Because it has a SF of 1.00 does not necessarily make it an Inverter duty rated motor.
  The size of this motor ,would most likely have mhush windings and if it was designed for inverter use most likely would be wound with MagnetWire or Inverter Spike duty wire.
Its Class H windings would be a plus in any case.

Hope it helps

GusD

jOmega (Electrical)
29 Mar 03 17:53
If the motor is nameplated for 1.0 SF... and absent any statement on the N/P about use on inverter power, I think that you can reasonably conclude that the motor S.F is stated for sine-wave power ... and not inverter power.

Be that as it may.... much has to do with the design of the inverter and the modulation employed therein. There are inverters that produce less than 5% harmonics in the motor and so, harmnic heating is minimal.

That said, you still need to consider the type of duty to which the motor will be subjected. If it is constant torque, how far down in speed will you operate it... and will the motor get sufficient coolng to get rid of the heat.  If it's variable torque.... I know of lots of applications out there where the inverter reduces the voltage to the motor as the square of the speed decrease, and so, such operation is not a problem with a 1.0 SF motor, so long as.... the inverter induced harmonics into the motor do not exceed 1-2 % ideally...and max of 5%  as a limit.

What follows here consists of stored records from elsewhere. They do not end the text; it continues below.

File: src/rtl/vga_capture_if.sv
// Bus bundle for vga_capture: video input, CPU register/pixel port and ping-pong frame-RAM port.
// The slave modport is the capture block's view; the master modport drives it.
interface vga_capture_if;
  logic        pix_en;
  logic        vid_vs;
  logic        vid_de;
  logic        vid_pix;
  logic [23:0] addr;
  logic        we;
  logic        re;
  logic [31:0] datain;
  logic [31:0] dataout;
  logic        rvalid;
  logic [19:0] buf_wraddr;
  logic        buf_wrdata;
  logic        buf_wren0;
  logic        buf_wren1;
  logic [19:0] buf_rdaddr;
  logic        buf_q0;
  logic        buf_q1;

  modport slave (
    input  pix_en, vid_vs, vid_de, vid_pix,
    input  addr, we, re, datain,
    output dataout, rvalid,
    output buf_wraddr, buf_wrdata, buf_wren0, buf_wren1, buf_rdaddr,
    input  buf_q0, buf_q1
  );

  modport master (
    output pix_en, vid_vs, vid_de, vid_pix,
    output addr, we, re, datain,
    input  dataout, rvalid,
    input  buf_wraddr, buf_wrdata, buf_wren0, buf_wren1, buf_rdaddr,
    output buf_q0, buf_q1
  );
endinterface

File: src/rtl/vga_capture.sv
// Video capture into a ping-pong pair of 1-bit frame RAMs addressed {y,x}; the CPU reads the
// last completed frame and a control/status register.
//
//  state   | meaning
//  IDLE    | not armed, no RAM writes
//  WAIT_VS | armed, waiting for the next vertical sync fall to start a frame
//  CAPTURE | writing active pixels into buffer cap_buf; each VS fall completes a frame
module vga_capture #(
  parameter int          H_ACT     = 640,
  parameter int          V_ACT     = 480,
  parameter logic [23:0] CTRL_ADDR = 24'hfffffc
) (
  input logic          clk,
  input logic          resetn,
  vga_capture_if.slave bus
);

  typedef enum logic [1:0] {
    IDLE    = 2'd0,
    WAIT_VS = 2'd1,
    CAPTURE = 2'd2
  } state_t;

  localparam logic [10:0] H_LIM = 11'(H_ACT);
  localparam logic [10:0] V_LIM = 11'(V_ACT);

  state_t     state, state_nx;
  logic [9:0] x, y;
  logic       vs_q, de_q;
  logic       cap_buf, frame_done, ovf, cont;
  logic       vs_fall, line_end, in_win;
  logic       ctrl_wr, arm, disarm, clr;
  logic       wr_ok, clip, frame_end;
  logic       rvalid_q, rd_pix, rd_ctrl, rd_src;
  logic [3:0] rd_stat, status;
  logic       unused_bits;

  assign vs_fall  = bus.pix_en & vs_q & ~bus.vid_vs;
  assign line_end = bus.pix_en & de_q & ~bus.vid_de;
  assign in_win   = ({1'b0, x} < H_LIM) && ({1'b0, y} < V_LIM);

  assign ctrl_wr = bus.we && (bus.addr == CTRL_ADDR);
  assign arm     = ctrl_wr & bus.datain[0];
  assign disarm  = ctrl_wr & ~bus.datain[0] & ~bus.datain[1];
  assign clr     = ctrl_wr & bus.datain[2];

  assign status      = {ovf, state != IDLE, frame_done, cap_buf};
  assign unused_bits = ^bus.datain[31:3];

  always_ff @(posedge clk or negedge resetn) begin
    if (!resetn) begin
      state <= IDLE;
    end else begin
      state <= state_nx;
    end
  end

  // Disarm overrides everything, including a frame end arriving in the same cycle.
  always_comb begin
    state_nx  = state;
    wr_ok     = 1'b0;
    clip      = 1'b0;
    frame_end = 1'b0;
    case (state)
      IDLE:    if (arm) state_nx = WAIT_VS;
      WAIT_VS: if (vs_fall) state_nx = CAPTURE;
      CAPTURE: begin
        if (bus.pix_en && bus.vid_de) begin
          wr_ok = in_win;
          clip  = ~in_win;
        end
        if (vs_fall) begin
          frame_end = ~disarm;
          if (!cont) state_nx = IDLE;
        end
      end
      default: state_nx = IDLE;
    endcase
    if (disarm) state_nx = IDLE;
  end

  assign bus.buf_wraddr = {y, x};
  assign bus.buf_wrdata = wr_ok & bus.vid_pix;
  assign bus.buf_wren0  = wr_ok & ~cap_buf;
  assign bus.buf_wren1  = wr_ok & cap_buf;
  assign bus.buf_rdaddr = bus.addr[19:0];

  always_ff @(posedge clk or negedge resetn) begin
    if (!resetn) begin
      x          <= '0;
      y          <= '0;
      vs_q       <= 1'b1;
      de_q       <= 1'b0;
      cap_buf    <= 1'b0;
      frame_done <= 1'b0;
      ovf        <= 1'b0;
      cont       <= 1'b0;
    end else begin
      if (ctrl_wr) cont <= bus.datain[1];
      if (frame_end) cap_buf <= ~cap_buf;
      if (frame_end) frame_done <= 1'b1;
      else if (clr)  frame_done <= 1'b0;
      if (clip)     ovf <= 1'b1;
      else if (clr) ovf <= 1'b0;
      if (bus.pix_en) begin
        vs_q <= bus.vid_vs;
        de_q <= bus.vid_de;
        if (vs_fall) begin
          x <= '0;
          y <= '0;
        end else if (line_end) begin
          x <= '0;
          if (y != 10'h3ff) y <= y + 10'd1;
        end else if (bus.vid_de && x != 10'h3ff) begin
          x <= x + 10'd1;
        end
      end
    end
  end

  // Read source buffer and status are frozen at the re cycle.
  always_ff @(posedge clk or negedge resetn) begin
    if (!resetn) begin
      rvalid_q <= 1'b0;
      rd_pix   <= 1'b0;
      rd_ctrl  <= 1'b0;
      rd_src   <= 1'b0;
      rd_stat  <= '0;
    end else begin
      rvalid_q <= bus.re;
      rd_ctrl  <= bus.re && (bus.addr == CTRL_ADDR);
      rd_pix   <= bus.re && (bus.addr[23:20] == 4'h0);
      rd_src   <= ~cap_buf;
      rd_stat  <= status;
    end
  end

  assign bus.rvalid = rvalid_q;

  always_comb begin
    bus.dataout = '0;
    if (rd_pix) begin
      bus.dataout[0] = rd_src ? bus.buf_q1 : bus.buf_q0;
    end else if (rd_ctrl) begin
      bus.dataout[3:0] = rd_stat;
    end
  end

endmodule

File: src/flat_wrapper.sv
// flat-port wrapper written by rule: the top's interface ports become plain ports
module vga_capture_flat 
#(
  parameter int          H_ACT     = 640,
  parameter int          V_ACT     = 480,
  parameter logic [23:0] CTRL_ADDR = 24'hfffffc
)
  (clk, resetn, bus_pix_en, bus_vid_vs, bus_vid_de, bus_vid_pix, bus_addr, bus_we, bus_re, bus_datain, bus_dataout, bus_rvalid, bus_buf_wraddr, bus_buf_wrdata, bus_buf_wren0, bus_buf_wren1, bus_buf_rdaddr, bus_buf_q0, bus_buf_q1);
  vga_capture_if bus_i ();
  input logic clk;
  input logic resetn;
  input wire logic [$bits(bus_i.pix_en)-1:0] bus_pix_en;
  input wire logic [$bits(bus_i.vid_vs)-1:0] bus_vid_vs;
  input wire logic [$bits(bus_i.vid_de)-1:0] bus_vid_de;
  input wire logic [$bits(bus_i.vid_pix)-1:0] bus_vid_pix;
  input wire logic [$bits(bus_i.addr)-1:0] bus_addr;
  input wire logic [$bits(bus_i.we)-1:0] bus_we;
  input wire logic [$bits(bus_i.re)-1:0] bus_re;
  input wire logic [$bits(bus_i.datain)-1:0] bus_datain;
  output wire logic [$bits(bus_i.dataout)-1:0] bus_dataout;
  output wire logic [$bits(bus_i.rvalid)-1:0] bus_rvalid;
  output wire logic [$bits(bus_i.buf_wraddr)-1:0] bus_buf_wraddr;
  output wire logic [$bits(bus_i.buf_wrdata)-1:0] bus_buf_wrdata;
  output wire logic [$bits(bus_i.buf_wren0)-1:0] bus_buf_wren0;
  output wire logic [$bits(bus_i.buf_wren1)-1:0] bus_buf_wren1;
  output wire logic [$bits(bus_i.buf_rdaddr)-1:0] bus_buf_rdaddr;
  input wire logic [$bits(bus_i.buf_q0)-1:0] bus_buf_q0;
  input wire logic [$bits(bus_i.buf_q1)-1:0] bus_buf_q1;
  assign bus_i.pix_en = bus_pix_en;
  assign bus_i.vid_vs = bus_vid_vs;
  assign bus_i.vid_de = bus_vid_de;
  assign bus_i.vid_pix = bus_vid_pix;
  assign bus_i.addr = bus_addr;
  assign bus_i.we = bus_we;
  assign bus_i.re = bus_re;
  assign bus_i.datain = bus_datain;
  assign bus_dataout = bus_i.dataout;
  assign bus_rvalid = bus_i.rvalid;
  assign bus_buf_wraddr = bus_i.buf_wraddr;
  assign bus_buf_wrdata = bus_i.buf_wrdata;
  assign bus_buf_wren0 = bus_i.buf_wren0;
  assign bus_buf_wren1 = bus_i.buf_wren1;
  assign bus_buf_rdaddr = bus_i.buf_rdaddr;
  assign bus_i.buf_q0 = bus_buf_q0;
  assign bus_i.buf_q1 = bus_buf_q1;
  vga_capture #(.H_ACT(H_ACT), .V_ACT(V_ACT), .CTRL_ADDR(CTRL_ADDR)) u_core (.clk(clk), .resetn(resetn), .bus(bus_i));
endmodule
File: config.mk
export PLATFORM = sky130hd
export DESIGN_NAME = vga_capture_flat
export DESIGN_NICKNAME = d
export VERILOG_FILES = /design/src/rtl/vga_capture_if.sv /design/src/rtl/vga_capture.sv /design/src/flat_wrapper.sv
export SDC_FILE = /design/constraint.sdc
export NUM_CORES = 1
export LEC_CHECK = 0
export CELL_PAD_IN_SITES_DETAIL_PLACEMENT = 1
export CELL_PAD_IN_SITES_GLOBAL_PLACEMENT = 1
export CORE_ASPECT_RATIO = 1.4
export CORE_MARGIN = 10
export CORE_UTILIZATION = 26
export CTS_CLUSTER_SIZE = 14
export DETAILED_ROUTE_END_ITERATION = 7
export PLACE_DENSITY_LB_ADDON = 0.1
export SYNTH_ARGS = -nofsm -noshare
export SYNTH_HDL_FRONTEND = slang
export SYNTH_SLANG_ARGS = --single-unit
File: constraint.sdc
create_clock -name clk -period 1.8 [get_ports clk]
set_input_delay 0.18 -clock clk [delete_from_list [all_inputs] [get_ports clk]]
set_output_delay 0.18 -clock clk [all_outputs]
set_load 0.01 [all_outputs]
==> impl_metrics.csv, run 1 <==
group,metric,value,unit
status,status,"completed",
logic_synthesis,synth_ff_type,"dfrtp_1",
clock_network,cts.sinks,36,
cells_and_area,area_delta_synth_final,50.0,%
worst_setup_path,arrival,1.53,ns
logic_synthesis,ys_seq_area_share,39.8,%
routing,drt_pass1_iterations,4,
logic_synthesis,netlist_area,2270,um2
power,power.total,2.55,mW
clock_network,numCtsBuffers,5,
routing,ant_nets,0,
worst_setup_path,cp.required,1.62,ns
timing,whs,0.327,ns
clock_network,htreeDepth,2,
global_route,first_global_vias,2314,
clock_network,cts_setup_buffers,0,
die,start_util,26.5,%
cells_and_area,num_antenna_cells,0,
die,num_rows,40,
routing,avgRoutedWirePerCell,16.5,um
die,die_w,98.9,um
die,die_area,12900,um2
worst_setup_path,crit_path_start_kind,"register",
timing,rsz0062_at_grt,"false",
power,ir_drop,0.389,mV
global_route,grt_pass1_wl,11900,um
worst_setup_path,worstPathCellList,"nor2b_2 -> and2_1 -> clkdlybuf4s50_1",
clock_network,cts_tree,"done",
timing,setup_viol,0,
global_route,gr-total-overflow,0,
timing,min_period,1.71,ns
logic_synthesis,ys_warn_count,0,
die,io_pins,142,
routing,drt_iter0_markers,39,
worst_setup_path,critPathMaxFanout,4,
place,place.gp.congestion,0.787,
timing,fmax,0.586,GHz
logic_synthesis,async_reset_ff_share,100,%
worst_setup_path,critical_path_buf_inv_count,1,
routing,avgViaCountPerCell,4.57,
global_route,antenna_found_initial,0,
power,leakagePower,1.48,nW
timing,final-hold-violation-count,0,
place,dp_cells,443,
power,power_density,749,nW/um2
clock_network,path_clk_slew,0.06,ns
worst_setup_path,worst_setup_path_end_kind,"output port",
timing,finalMaxSlewViolations,0,
timing,finalCritPeriodShare,94.7,%
cells_and_area,design_area,3400,um2
cells_and_area,layout-drive-gt1-share,16.8,%
job,cap_violations,0,
cells_and_area,fin_nets,413,
timing,clock-skew-final,0.00569,ns
place,port_buffers,84,
logic_synthesis,synthCells,244,
cells_and_area,final_cells,451,
worst_setup_path,cpMaxStageDelayCell,"clkdlybuf4s50_1",
global_route,grt_start_max_net_pins,37,
place,dp.final_hpwl,6150,um
die,core,8560,um2
worst_setup_path,critPathKind,"register to output port",
cells_and_area,final_common_cell,"clkdlybuf4s50_1",
logic_synthesis,synth-seq-cells,36,
logic_synthesis,ys_types,54,
worst_setup_path,cp_slowest_stage_delay,0.55,ns
clock_network,cts_root_buffer,"clkbuf_16",
routing,wirelength,7440,um
worst_setup_path,cp_top_family,"buffers and inverters",
min_path,hp-class,"input pin to async pin",
place,placed_cell_area,3230,um2
routing,vias,2062,
clock_network,clock_latency,0.28,ns
logic_synthesis,syn_area_per_cell,9.30,um2
logic_synthesis,synth_edf_count,0,
routing,drc,0,
global_route,track_usage,11.4,%
cells_and_area,layout_common_cells,"clkdlybuf4s50_1, buf_4, dfrtp_1, conb_1, nor2_1",
cells_and_area,nFillCells,1018,
clock_network,clock_path_buffers,2,
die,fp.dieH,131,um
## cells in the mapped netlist, types with 2 or more instances
cell type / number / area share (%)
and2_1: 7 / 1.9
clkbuf_1: 2 / 0.33
and4_1: 3 / 1.2
a31oi_1: 3 / 0.83
and3_1: 8 / 2.2
nand2_1: 14 / 2.3
buf_2: 2 / 0.44
dfrtp_1: 35 / 39
nor3_1: 13 / 2.9
a211oi_1: 6 / 2.0
nor2_1: 19 / 3.1
nor2b_1: 2 / 0.55
nor4_1: 2 / 0.55
inv_1: 6 / 0.99
and2b_1: 2 / 0.66
nand4_1: 12 / 3.3
mux2_2: 4 / 2.0
a22o_1: 2 / 0.77
nand2b_1: 3 / 0.83
or3_1: 2 / 0.55
mux2i_1: 3 / 1.3
buf_4: 48 / 16
o21ai_0: 6 / 1.3
a21oi_1: 4 / 0.88
ha_1: 2 / 1.1
o21a_1: 2 / 0.66
nand3_1: 5 / 1.1
## sequential cells by signal, indices dropped and copies added, names as in the netlist
signal / cells
u_core.rd_ctrl: 1
u_core.vs_q: 1
u_core.state: 2
u_core.de_q: 1
u_core.cap_buf: 1
u_core.cont: 1
u_core.rd_stat: 4
u_core.bus.rvalid: 1
u_core.rd_pix: 1
u_core.rd_src: 1
u_core.frame_done: 1
u_core.x: 10
u_core.y: 10
u_core.ovf: 1
## through the flow
stage	setup slack, ns	setup TNS [ns]	util (%)
after global routing	0.00454	0	39.8
after global placement	-0.105	-0.389	37.7
final	0.0948	0	39.8
after floorplan	0.210	0	-
after CTS	0.0110	0	39.7
after detailed placement	-0.0949	-0.468	37.7
## cell families after synthesis
family                   Yosys count  synth area share [%]
multiplexers                       7                  3.31
XOR/XNOR                           2                 0.772
adder cells (fa/ha/maj)            2                  1.10
flip-flops                        36                  39.8
AO/OA/AOI/OAI                     36                  12.1
other                              1                 0.165
buffers and inverters             58                  17.7
AND/OR/NAND/NOR                  102                  25.2
## what timing repair did
item	in CTS	in global routing
hold buffers	0	0
resized for setup	11	2
setup endpoints to repair	4	4
hold endpoints to repair	0	0
## worst register-to-register path: stages, from the launching register on
cell     delay [ns]
dfstp_2        0.54
and2b_1        0.20
o21ai_0        0.14
nor4b_1        0.36
buf_4          0.18
mux2i_1        0.16
## final cells by class
| cell class | count | area [um2] | area share [%] |
|---|---|---|---|
| inverters | 6 | 22.5 | 0.662 |
| flip-flops and latches | 36 | 902 | 26.5 |
| clock buffers | 6 | 129 | 3.79 |
| well taps | 105 | 131 | 3.86 |
| multi-input cells | 177 | 1080 | 31.7 |
| clock inverters | 2 | 35.0 | 1.03 |
| repair buffers | 119 | 1110 | 32.5 |
## worst paths after layout
kind | startpoint | end | slack, ns | cells after the start
worst max-delay path | u_core.rd_pix$_DFF_PN0_ | bus_dataout[3] | 0.09 | 3
worst min-delay path | resetn | u_core.rd_src$_DFF_PN0_ | 0.33 | 2
worst max register to register | u_core.vs_q$_DFFE_PN1P_ | u_core.y[6]$_DFFE_PN0P_ | 0.15 | 5
worst min register to register | u_core.ovf$_DFFE_PN0P_ | u_core.rd_stat[3]$_DFF_PN0_ | 0.38 | 0
max in group asynchronous | resetn | u_core.vs_q$_DFFE_PN1P_ | 1.11 | 2
min in group clk | u_core.ovf$_DFFE_PN0P_ | u_core.rd_stat[3]$_DFF_PN0_ | 0.38 | 0
## routing by layer
| layer | share of wire [%] | GRT usage (%) | vias up | wire length [um] |
|---|---|---|---|---|
| met5 | 0 | 0 | - | 0 |
| met4 | 0.85 | 3.30 | 0 | 63 |
| met3 | 5.6 | 3.31 | 4 | 420 |
| met2 | 56 | 22.3 | 51 | 4200 |
| met1 | 37 | 11.3 | 998 | 2750 |
| li1 | - | - | 1009 | - |
## power breakdown
group	switching [mW]	internal (mW)	leakage, nW
registers	0.0947	0.899	0.470
clock network	0.326	0.651	0.0808
logic	0.262	0.316	0.928
(Power assumes the default switching activity.)
==> inputs of run 2 (changes only) <==
--- a/config.mk
+++ b/config.mk
@@ -8,7 +8,7 @@
 export CELL_PAD_IN_SITES_DETAIL_PLACEMENT = 1
 export CELL_PAD_IN_SITES_GLOBAL_PLACEMENT = 1
 export CORE_ASPECT_RATIO = 1.4
-export CORE_MARGIN = 10
+export CORE_MARGIN = 5
 export CORE_UTILIZATION = 26
 export CTS_CLUSTER_SIZE = 14
 export DETAILED_ROUTE_END_ITERATION = 7
==> constraint.sdc (replaced) <==
create_clock -name clk -period 1.8 [get_ports clk]
set_input_delay 0.45 -clock clk [delete_from_list [all_inputs] [get_ports clk]]
set_output_delay 0.45 -clock clk [all_outputs]
set_load 0.01 [all_outputs]
==> run 2 against run 1 <==
Compared with the run above:
- the flow now finishes with violations (negative setup slack)
- critical path depth rose by 2
- clock power fell by 1%
- first-iteration DRC count fell by 7.7%
- utilization rose by 1.5 points
- critical path type unchanged
- largest cell class unchanged
==> impl_metrics.csv, run 2 (same netlist as run 1, synthesis figures left out) <==
group,metric,value,unit
status,status,"finished with violations",
status,violations,"negative setup slack",
place,placed_cell_area,3250,um2
routing,avgViaCountPerCell,4.62,
power,ir_drop,0.369,mV
clock_network,clock_path_buffers,2,
clock_network,clock_latency,0.27,ns
die,io_pins,142,
place,dp_cells,444,
timing,min_period,1.90,ns
routing,ant_nets,0,
clock_network,cts_hold_buf,0,
clock_network,numCtsBuffers,5,
die,die_area,10700,um2
global_route,antenna_found_initial,0,
timing,setup_slack,-0.0986,ns
worst_setup_path,critPathKind,"register to output port",
cells_and_area,final_cells,455,
cells_and_area,layout-drive-gt1-share,22.0,%
power,leakagePower,1.71,nW
global_route,grt_start_max_net_pins,37,
clock_network,cts_tree,"done",
clock_network,cts_root_buffer,"clkbuf_16",
timing,final-hold-violation-count,0,
timing,finalMaxSlewViolations,0,
cells_and_area,final_common_cell,"clkdlybuf4s50_1",
global_route,first_global_vias,2186,
die,fp.dieH,121,um
global_route,track_usage,13.0,%
timing,finalCritPeriodShare,105,%
cells_and_area,num_antenna_cells,0,
die,die_w,88.9,um
routing,wirelength,6830,um
job,cap_violations,0,
timing,rsz0062_at_grt,"true",
cells_and_area,largest_registers,"u_core.x: 10 flops, u_core.y: 10 flops, u_core.rd_stat: 4 flops",
min_path,hp-class,"register to register",
clock_network,cts.sinks,36,
clock_network,htreeDepth,2,
worst_setup_path,worst_setup_path_end_kind,"output port",
global_route,grt_pass1_wl,10900,um
cells_and_area,design_area,3530,um2
power,power_density,717,nW/um2
worst_setup_path,crit_path_start_kind,"register",
timing,clock-skew-final,0.00240,ns
worst_setup_path,critPathMaxFanout,4,
worst_setup_path,crit_start,"u_core.y[6]$_DFFE_PN0P_",
worst_setup_path,r2r_start,"u_core.x[4]$_DFFE_PN0P_",
worst_setup_path,arrival,1.45,ns
routing,drt_pass1_iterations,2,
routing,vias,2102,
clock_network,path_clk_slew,0.05,ns
global_route,gr-total-overflow,0,
die,core,8560,um2
timing,fmax,0.527,GHz
cells_and_area,area_delta_synth_final,55.8,%
cells_and_area,fin_nets,417,
timing,whs,0.383,ns
routing,drt_iter0_markers,36,
routing,drc,0,
place,port_buffers,84,
worst_setup_path,cp.required,1.35,ns
place,place.gp.congestion,0.700,
timing,setup_viol,3,
die,num_rows,40,
place,dp.final_hpwl,5590,um
routing,avgRoutedWirePerCell,15.0,um
min_path,hp-start,"u_core.ovf$_DFFE_PN0P_",
die,start_util,26.5,%
cells_and_area,layout_common_cells,"clkdlybuf4s50_1, buf_4, dfrtp_1, conb_1, dlygate4sd2_1",
==> run 2: cell count changes in the layout (fill, tap and decap cells not counted), moves of 6 or more <==
cell             delta
buf_6               +6
dlymetal6s2s_1     +13
clkdlybuf4s50_1    -38
dlygate4sd2_1      +24
==> run 2: layout make-up <==
class / count / area (um2)
timing repair buffer: 123 / 1160
clock inverter: 2 / 35.0
fill: 997 / 5020
tap: 105 / 131
multi-input combinational: 177 / 1150
inverter: 6 / 22.5
sequential: 36 / 905
clock buffer: 6 / 129
==> run 2: routing by layer <==
layer  wire, um  GRT usage [%]  vias to the layer above
met1       2540           14.4                     1029
met4         69           3.91                        0
li1           -              -                     1017
met3        378           2.73                        4
met2       3850           24.2                       52
met5          0              0                        -
==> run 2: per-stage QoR <==
step	setup slack [ns]	util (%)	power (mW)	TNS, ns
2_1_floorplan	0.168	-	1.30	0
4_1_cts	-0.157	39.9	2.57	-0.507
3_5_place_dp	-0.560	37.9	1.59	-11.72
3_3_place_gp	-0.484	37.9	1.58	-11.22
5_1_grt	-0.144	41.3	2.69	-0.424
6_report	-0.0986	41.3	2.53	-0.285
==> run 2: worst paths after layout <==
| kind | to | slack, ns | cells after the start |
|---|---|---|---|
| setup / recovery | bus_buf_wren0 | -0.1 | 5 |
| hold / removal | u_core.rd_stat[3]$_DFF_PN0_ | 0.38 | 0 |
| setup reg to reg | u_core.x[0]$_DFFE_PN0P_ | 0.11 | 4 |
| hold reg to reg | u_core.rd_stat[3]$_DFF_PN0_ | 0.38 | 0 |
| max in group asynchronous | u_core.vs_q$_DFFE_PN1P_ | 0.99 | 2 |
| min in group asynchronous | u_core.x[6]$_DFFE_PN0P_ | 0.55 | 2 |
==> run 2: critical path, stage by stage (launching register included) <==
cell     delay [ns]
dfrtp_1        0.38
and4_4         0.21
nor3_4         0.17
buf_6          0.13
and3_4         0.18
buf_6          0.09
==> run 2: repair_timing <==
action,in CTS,in global routing
buffers inserted,0,3
gates resized for setup,56,28
endpoints found under the hold margin,0,0
pin swaps,6,10
setup endpoints to repair,38,19
==> run 2: where the power goes <==
group	internal, mW	switching [mW]	total, mW
Combinational	0.304	0.259	0.563
Sequential	0.902	0.104	1.01
Clock	0.651	0.314	0.964
Total	1.86	0.676	2.53
==> inputs of run 3 (changes only) <==
--- a/config.mk
+++ b/config.mk
@@ -12,7 +12,8 @@
 export CORE_UTILIZATION = 26
 export CTS_CLUSTER_SIZE = 14
 export DETAILED_ROUTE_END_ITERATION = 7
-export PLACE_DENSITY_LB_ADDON = 0.1
+export PLACE_DENSITY = 0.81
 export SYNTH_ARGS = -nofsm -noshare
 export SYNTH_HDL_FRONTEND = slang
 export SYNTH_SLANG_ARGS = --single-unit
+export TNS_END_PERCENT = 1
==> run 3 against run 2 <==
Compared with the run above:
- cell area down 0.64%
- setup slack worse by 0.019 ns
- sequential power about the same
- global-route usage up 0.84 points
- the run still ends with negative setup slack left
- critical path depth unchanged
- clock skew up 0.0035 ns
- first-iteration DRC count up 25%
- highest routed layer unchanged
- flip-flop and latch count unchanged
- clock power down 6.7%
- total power down 1.8%
- register-to-register slack about the same
- maximum frequency down 0.97%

Oh...and as far as MG-1; part 31 is concerned, most (if not all) manufactures of inverter duty motors do not so state on the N/P because of one teenie-tiny part.... that is; that the direction of rotation needs to be pinned to the phase rotation of the applied power. IEC motors do this as standard; that is, the specify the phase rotation for a given direction of motor rotation.  Here in the good ole USA .... we don't ... never have....  and probably won't... if anything.... that requirement will get dropped from part 31 ... and then all of the other requirements being complied with, USA mfgrs will be able to state "Inverter Duty" or complies with MG-1 part 31.. on their nameplates.